Note: The replacing node has to be the largest from the left subtree or the smallest from the right subtree. The immediate child won't work. Check out deleting 5 for example.

Analysis

Deletion is an O(h) operation in BST. That means cannot divide and conquer 2 subtrees. We can only recurse down one path. So simply inserting the entire subtree won't work. We have to promote the next up median value to replace the current root.

D&C Code

If you can do the insertion with D&C, then deletion can be done in the same way.

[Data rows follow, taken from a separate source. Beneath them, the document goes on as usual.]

==> config.mk <==
export PLATFORM = sky130hd
export DESIGN_NAME = chtb_front
export DESIGN_NICKNAME = d
export VERILOG_FILES = /design/src/hw/rtl/chtb_pkg.sv /design/src/hw/rtl/chtb_queue.sv /design/src/hw/rtl/chtb_front.sv
export SDC_FILE = /design/constraint.sdc
export NUM_CORES = 1
export LEC_CHECK = 0
export BUFFER_PORTS_ARGS = -buffer_cell sky130_fd_sc_hd__buf_2
export CORE_MARGIN = 3
export CORE_UTILIZATION = 55
export CTS_CLUSTER_DIAMETER = 100
export DETAILED_ROUTE_END_ITERATION = 6
export MAX_ROUTING_LAYER = met4
export PLACE_DENSITY_LB_ADDON = 0.15
export SYNTH_ARGS = -nofsm -noshare
export SYNTH_HDL_FRONTEND = slang
export SYNTH_SLANG_ARGS = --single-unit
export TNS_END_PERCENT = 5
==> constraint.sdc <==
create_clock -name clk -period 4.2 [get_ports clk]
set_input_delay 0.21 -clock clk [delete_from_list [all_inputs] [get_ports clk]]
set_output_delay 0.21 -clock clk [all_outputs]
set_load 0.005 [all_outputs]
==> src/hw/rtl/chtb_pkg.sv <==
// chtb_pkg: types, codes and defaults shared by the canonical huffman table builder
// no dependencies; imported by every module of the block

package chtb_pkg;

  localparam int DEF_MAX_CODE_LENGTH = 16;
  localparam int DEF_SYMBOL_COUNT    = 256;
  localparam int CMD_QUEUE_DEPTH     = 2;

  // request operation codes
  localparam logic [1:0] OP_CLEAR     = 2'd0;
  localparam logic [1:0] OP_SET_COUNT = 2'd1;
  localparam logic [1:0] OP_APPEND    = 2'd2;
  localparam logic [1:0] OP_LOOKUP    = 2'd3;

  // result status codes
  localparam logic [1:0] STATUS_OK        = 2'd0;
  localparam logic [1:0] STATUS_NOT_FOUND = 2'd1;
  localparam logic [1:0] STATUS_OVERFULL  = 2'd2;

  typedef struct packed {
    logic [1:0] operation;
    logic [4:0] length_index;
    logic [7:0] count_value;
    logic [7:0] symbol_value;
  } request_t;

  typedef struct packed {
    logic [15:0] code_bits;
    logic [4:0]  code_length;
    logic [1:0]  status;
  } result_t;

  // classified command handed from front to back
  typedef enum logic [2:0] {
    CMD_ACK,
    CMD_REJECT,
    CMD_CLEAR,
    CMD_SET_COUNT,
    CMD_APPEND,
    CMD_LOOKUP
  } cmd_kind_t;

  typedef struct packed {
    cmd_kind_t  kind;
    logic [4:0] length_index;
    logic [7:0] count_value;
    logic [7:0] symbol_value;
  } cmd_t;

  typedef enum logic [1:0] {
    BK_IDLE,
    BK_SKIP,
    BK_READ
  } back_state_t;

  typedef struct packed {
    logic       skipping;
    logic       reading;
    logic [4:0] cur_len;
  } back_status_t;

endpackage

==> src/hw/rtl/chtb_queue.sv <==
// chtb_queue: short command queue between front and back
// depends on chtb_pkg (cmd_t, CMD_QUEUE_DEPTH)

module chtb_queue (
  input  logic          clk,
  input  logic          rst,
  input  logic          wr_en,
  input  chtb_pkg::cmd_t wr_data,
  output logic          full,
  output logic          rd_valid,
  input  logic          rd_en,
  output chtb_pkg::cmd_t rd_data
);
  import chtb_pkg::*;

  localparam int PTR_W = (CMD_QUEUE_DEPTH > 1) ? $clog2(CMD_QUEUE_DEPTH) : 1;
  localparam int CNT_W = $clog2(CMD_QUEUE_DEPTH + 1);

  cmd_t             slots [CMD_QUEUE_DEPTH];
  logic [PTR_W-1:0] wr_ptr;
  logic [PTR_W-1:0] rd_ptr;
  logic [CNT_W-1:0] fill;

  assign full     = (fill == CNT_W'(CMD_QUEUE_DEPTH));
  assign rd_valid = (fill != '0);
  assign rd_data  = slots[rd_ptr];

  always_ff @(posedge clk) begin
    if (rst) begin
      wr_ptr <= '0;
      rd_ptr <= '0;
      fill   <= '0;
    end else begin
      if (wr_en) begin
        wr_ptr <= (wr_ptr == PTR_W'(CMD_QUEUE_DEPTH - 1)) ? '0 : wr_ptr + 1'b1;
      end
      if (rd_en) begin
        rd_ptr <= (rd_ptr == PTR_W'(CMD_QUEUE_DEPTH - 1)) ? '0 : rd_ptr + 1'b1;
      end
      if (wr_en && !rd_en) begin
        fill <= fill + 1'b1;
      end else if (!wr_en && rd_en) begin
        fill <= fill - 1'b1;
      end
    end
  end

  always_ff @(posedge clk) begin
    if (wr_en) begin
      slots[wr_ptr] <= wr_data;
    end
  end

endmodule

==> src/hw/rtl/chtb_front.sv <==
// chtb_front: accepts request beats, classifies them and queues commands
// depends on chtb_pkg and chtb_queue

module chtb_front #(
  parameter int MAX_CODE_LENGTH = chtb_pkg::DEF_MAX_CODE_LENGTH,
  parameter int SYMBOL_COUNT    = chtb_pkg::DEF_SYMBOL_COUNT
) (
  input  logic              clk,
  input  logic              rst,
  input  logic              push,
  output logic              full,
  input  chtb_pkg::request_t request,
  output logic              cmd_valid,
  input  logic              cmd_take,
  output chtb_pkg::cmd_t     cmd
);
  import chtb_pkg::*;

  cmd_t cls;
  logic len_ok;
  logic sym_ok;
  logic accept;

  assign len_ok = (request.length_index != 5'd0) &&
                  (request.length_index <= 5'(MAX_CODE_LENGTH));
  assign sym_ok = ({1'b0, request.symbol_value} < 9'(SYMBOL_COUNT));
  assign accept = push && !full;

  always_comb begin
    cls.length_index = request.length_index;
    cls.count_value  = request.count_value;
    cls.symbol_value = request.symbol_value;
    unique case (request.operation)
      OP_CLEAR:     cls.kind = CMD_CLEAR;
      OP_SET_COUNT: cls.kind = len_ok ? CMD_SET_COUNT : CMD_ACK;
      OP_APPEND:    cls.kind = sym_ok ? CMD_APPEND : CMD_REJECT;
      OP_LOOKUP:    cls.kind = sym_ok ? CMD_LOOKUP : CMD_REJECT;
      default:      cls.kind = CMD_ACK;
    endcase
  end

  chtb_queue u_queue (
    .clk      (clk),
    .rst      (rst),
    .wr_en    (accept),
    .wr_data  (cls),
    .full     (full),
    .rd_valid (cmd_valid),
    .rd_en    (cmd_take),
    .rd_data  (cmd)
  );

endmodule

==> tab_implementation.tex <==
\begin{tabular}{lr}
\hline
Metric & Value \\
\hline
\multicolumn{2}{l}{\textbf{Setup path}} \\
Critical-path cell list & mux2\_2 > buf\_2 \\
Arrival time at the worst endpoint & 1950 ps \\
Stage delay of the slowest cell on the critical path & 1030 ps \\
Top cell family by delay on the critical path & flip-flops \\
Slowest stage cell on the critical path & sky130\_fd\_sc\_hd\_\_dfxtp\_1 \\
Maximum fanout count along the critical path & 24 \\
Reg-to-reg slack, setup & 2280 ps \\
CP startpoint kind & flip-flop \\
Buffer and inverter count on the worst path & 1 \\
R2R cell count & 3 \\
Cell depth of the worst setup path & 2 \\
Required time of the critical path & 3990 ps \\
Nature of the critical path endpoint & output pin \\
Start-to-end type of the worst setup path & flip-flop to output pin \\
\multicolumn{2}{l}{\textbf{STA}} \\
Total negative slack for setup checks & 0 ps \\
Final cycle utilization of the critical path & 0.514 \\
Number of setup violations in the final report & 0 \\
Worst hold-check slack & 28.2 ps \\
Slew Limit Headroom & 0.272 \\
Layout Skew & 9.46 ps \\
Least-Margin Pin Slew & 1090 ps \\
Unrepaired setup endpoints after global routing & false \\
Final period demand of the worst path & 2160 ps \\
Number of hold-slack violations in the final timing report & 0 \\
Final max-slew violation count & 0 \\
Max Clock Freq & 0.463 GHz \\
\multicolumn{2}{l}{\textbf{Layout}} \\
Number of antenna diodes & 0 \\
Final Core Density & 0.696 \\
Share of cells above drive strength 1 & 0.525 \\
Final non-filler cell total & 208 \\
Most frequent cells in the layout & sky130\_fd\_sc\_hd\_\_buf\_2, sky130\_fd\_sc\_hd\_\_edfxtp\_1, sky130\_fd\_sc\_hd\_\_mux2\_2 \\
Post-synthesis to final-layout area growth & 19.1\% \\
Commonest non-fill, non-tap cell in the layout & sky130\_fd\_sc\_hd\_\_buf\_2 \\
Post-layout net count & 189 \\
\multicolumn{2}{l}{\textbf{Drt}} \\
Number of violations reported at the end of detailed-routing iteration 0 & 42 \\
Routed WL per cell & 14.6 um \\
Detailed Routing Iterations Pass 1 & 4 \\
Antenna Nets Post-Route & 0 \\
Routed via count divided by cell count & 5.01 \\
Number of remaining DRC errors & 0 \\
Routed vias & 1,043 \\
Routed WL & 3050 um \\
\multicolumn{2}{l}{\textbf{Floorplan}} \\
Chip height & 66.0 um \\
Die area & 0.00436 mm2 \\
Chip Width & 66.0 um \\
Initial cell density of the core & 0.584 \\
Top-Level Pins & 53 \\
Num rows & 21 \\
Core outline area & 0.00339 mm2 \\
\multicolumn{2}{l}{\textbf{Global routing}} \\
First-pass GRT wire length & 4750 um \\
Final global-route overflow total & 0 \\
Largest net degree at the start of global routing & 25 \\
Number of antenna violations at the first check in global routing & 0 \\
GRT Util Overall & 0.155 \\
Via count of the first global-routing pass & 1,056 \\
\multicolumn{2}{l}{\textbf{Pwr}} \\
Power density cells & 462 mW/mm2 \\
Share of total power in combinational logic & 0.144 \\
Internal & 0.000844 W \\
Clock power frac & 0.248 \\
Switching Fraction & 0.225 \\
Maximum VDD drop & 0.351 mV \\
PnR Total Power & 0.00109 W \\
Sequential share of power & 0.609 \\
Switching power & 0.000245 W \\
Static leakage & 0.906 nW \\
\multicolumn{2}{l}{\textbf{Place}} \\
Placed Instances & 200 \\
Dpl hpwl & 2090 um \\
Number of buffers inserted by port buffering & 52 \\
Final GP Congestion & 0.671 \\
\multicolumn{2}{l}{\textbf{Flow run}} \\
Max-cap check violation count & 0 \\
\multicolumn{2}{l}{\textbf{Clocking}} \\
Root cell of the clock tree & sky130\_fd\_sc\_hd\_\_clkbuf\_4 \\
CTS Hold Bufs & 0 \\
CTS sink cnt & 53 \\
Number of H-tree levels & 2 \\
TritonCTS clock tree & built \\
Insertion delay to the later sink of the worst-skew pair & 360 ps \\
Post-CTS setup buffer count & 0 \\
Buffers from clock root to sink, at most & 2 \\
TritonCTS buffer count & 5 \\
Post-CTS resize count & 0 \\
Clock transition at the registers of the reported paths & 140 ps \\
\multicolumn{2}{l}{\textbf{Synth}} \\
Synth unique cells & 18 \\
Mean Syn Cell Area & 18.7 um2 \\
Seq/Total Area, Yosys & 0.778 \\
Number of nets produced by synthesis & 134 \\
Post-synthesis cell area & 0.00198 mm2 \\
Number of warning messages in the yosys log & 0 \\
Count of state elements after synthesis & 53 \\
Cell count after synthesis & 106 \\
\multicolumn{2}{l}{\textbf{Run status}} \\
Result of the run & finished, final reports clean \\
\multicolumn{2}{l}{\textbf{Worst hold path}} \\
Depth of the worst hold-timing path & 1 \\
Worst min-delay path category & primary input to flip-flop \\
\hline
\end{tabular}
-- power by group through the flow --
stage	logic, W	clock network [W]	registers (W)
after global routing	0.000174	0.000297	0.000669
after CTS	0.000160	0.000272	0.000664
final	0.000156	0.000269	0.000663
after floorplan	0.0000991	0	0.000661
after global placement	0.000154	0	0.000671
after detailed placement	0.000160	0	0.000676
-- flip-flops by register name, indices dropped and copies added (netlist names), named ones only --
| register | count |
|---|---|
| u_queue.rd_ptr | 1 |
| u_queue.slots | 48 |
| u_queue.wr_ptr | 1 |
| u_queue.fill | 2 |
-- cell type report --
type,count,area (um2)
Multi-Input combinational cell,45,405
Tap cell,46,57.6
Inverter,4,15.0
Fill cell,232,1030
Clock buffer,5,37.5
Clock inverter,3,41.3
Timing Repair Buffer,52,260
Sequential cell,53,1540
-- path summary, 6_finish.rpt --
path / from / endpoint
setup / recovery: flip-flop / cmd[21]
hold / removal: request[4] / u_queue.slots[0][4]$_DFFE_PP_
setup reg to reg: u_queue.fill[0]$_SDFFE_PP0P_ / u_queue.slots[0][0]$_DFFE_PP_
hold reg to reg: u_queue.wr_ptr$_SDFFE_PP0N_ / u_queue.wr_ptr$_SDFFE_PP0N_
-- kinds of logic (layout without fill, tap and decap cells) --
| logic type | count (synthesis) | count (layout) | share of synthesized area |
|---|---|---|---|
| flip-flops | 53 | 53 | 0.778 |
| multiplexers | 24 | 24 | 0.136 |
| AND/OR/NAND/NOR | 10 | 10 | 0.0278 |
| buffers and inverters | 8 | 64 | 0.0170 |
| AO/OA/AOI/OAI | 6 | 6 | 0.0164 |
| XOR/XNOR | 4 | 4 | 0.0177 |
| adder cells (fa/ha/maj) | 1 | 1 | 0.00632 |
-- metrics by stage --
step                setup WS, ps  instance area, um2
floorplan                   2540                1980
global placement            2330                2280
detailed placement          2260                2280
CTS                         1990                2360
global route                1900                2360
finish                      2040                2360
-- synth_stat cells (all sizes together) --
library cell / n / area share
a21boi: 1 / 0.0038
a21oi: 3 / 0.0076
and2: 1 / 0.0032
buf: 3 / 0.0076
clkbuf: 1 / 0.0019
dfxtp: 5 / 0.051
edfxtp: 48 / 0.73
ha: 1 / 0.0063
inv: 4 / 0.0076
mux2: 24 / 0.14
nor2: 4 / 0.0076
nor2b: 1 / 0.0044
nor4: 1 / 0.0032
o21ai: 2 / 0.0051
or2: 1 / 0.0032
or3: 2 / 0.0063
xnor2: 1 / 0.0044
xor2: 3 / 0.013
-- per-layer routing --
layer  track usage  vias up  routed length [um]
met4        0.0381        0                  24
li1              -      511                   -
met1         0.171      492                1210
met5             -        -                   0
met3        0.0561        4                 234
met2         0.268       36                1570
No activity file was read; power rests on OpenSTA's default activity.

def findLargest(self, root: TreeNode) -> TreeNode:

    if root is None:
        return None 
    
    if root.right is not None:
        return self.findLargest(root.right)
    else:
        return root 

def findSmallest(self, root: TreeNode) -> TreeNode:
    
    if root is None:
        return None 
    
    if root.left is not None:
        return self.findSmallest(root.left)
    else:
        return root 


def deleteNode(self, root: TreeNode, key: int) -> TreeNode:
    
    # base 
    
    if root is None:
        return None
    
    
    # divide 
    
    if key == root.val:
        
        # perform deletion
        
        
        # 3 cases 
        
        if root.left is None and root.right is None:
            return None
        
        if root.left is None and root.right is not None:
            return root.right 
        
        if root.left is not None and root.right is None:
            return root.left 
        
        # promote largest in the left subtree 
        # or the smallest in the right subtree 
        
        # largest_left_tree = self.findLargest(root.left)    
        # root.val = largest_left_tree.val 
        # root.left = self.deleteNode(root.left, largest_left_tree.val)
                
        smallest_right_tree = self.findSmallest(root.right)
        root.val = smallest_right_tree.val 
        root.right = self.deleteNode(root.right, smallest_right_tree.val)
        
        # return the promoted subtree 
        return root 
        
        
    elif key < root.val:
        
        root.left = self.deleteNode(root.left, key)
        
        return root
    else: # k > root.val
        
        root.right = self.deleteNode(root.right, key)
    
        return root 

Complexity

Time - 2 parts searching the delete key and searching for the replacement value. The worst case is something like this

                      20 
                     /  \
                    5    25
                        /  \ 
                      (22)  30 
                              \ 
                               35
                              /   \
                            34     40 
                            

Say we want to delete 20 and using the smallest on the right subtree replacement strategy. If 22 exists, then we just delete it and it is a leaf node. The worst case is that the next node is the smallest node. Then we have to cascade the delete to 25, to 30, 35, and eventually a leaf node. The base case for the deletion is O(1). Finding the replacement value and cascading the delete will be the height of the tree. Therefore, O(h).

Space - Find the smallest or largest value in BST can be done without recursion. The pure deletion is just O(h).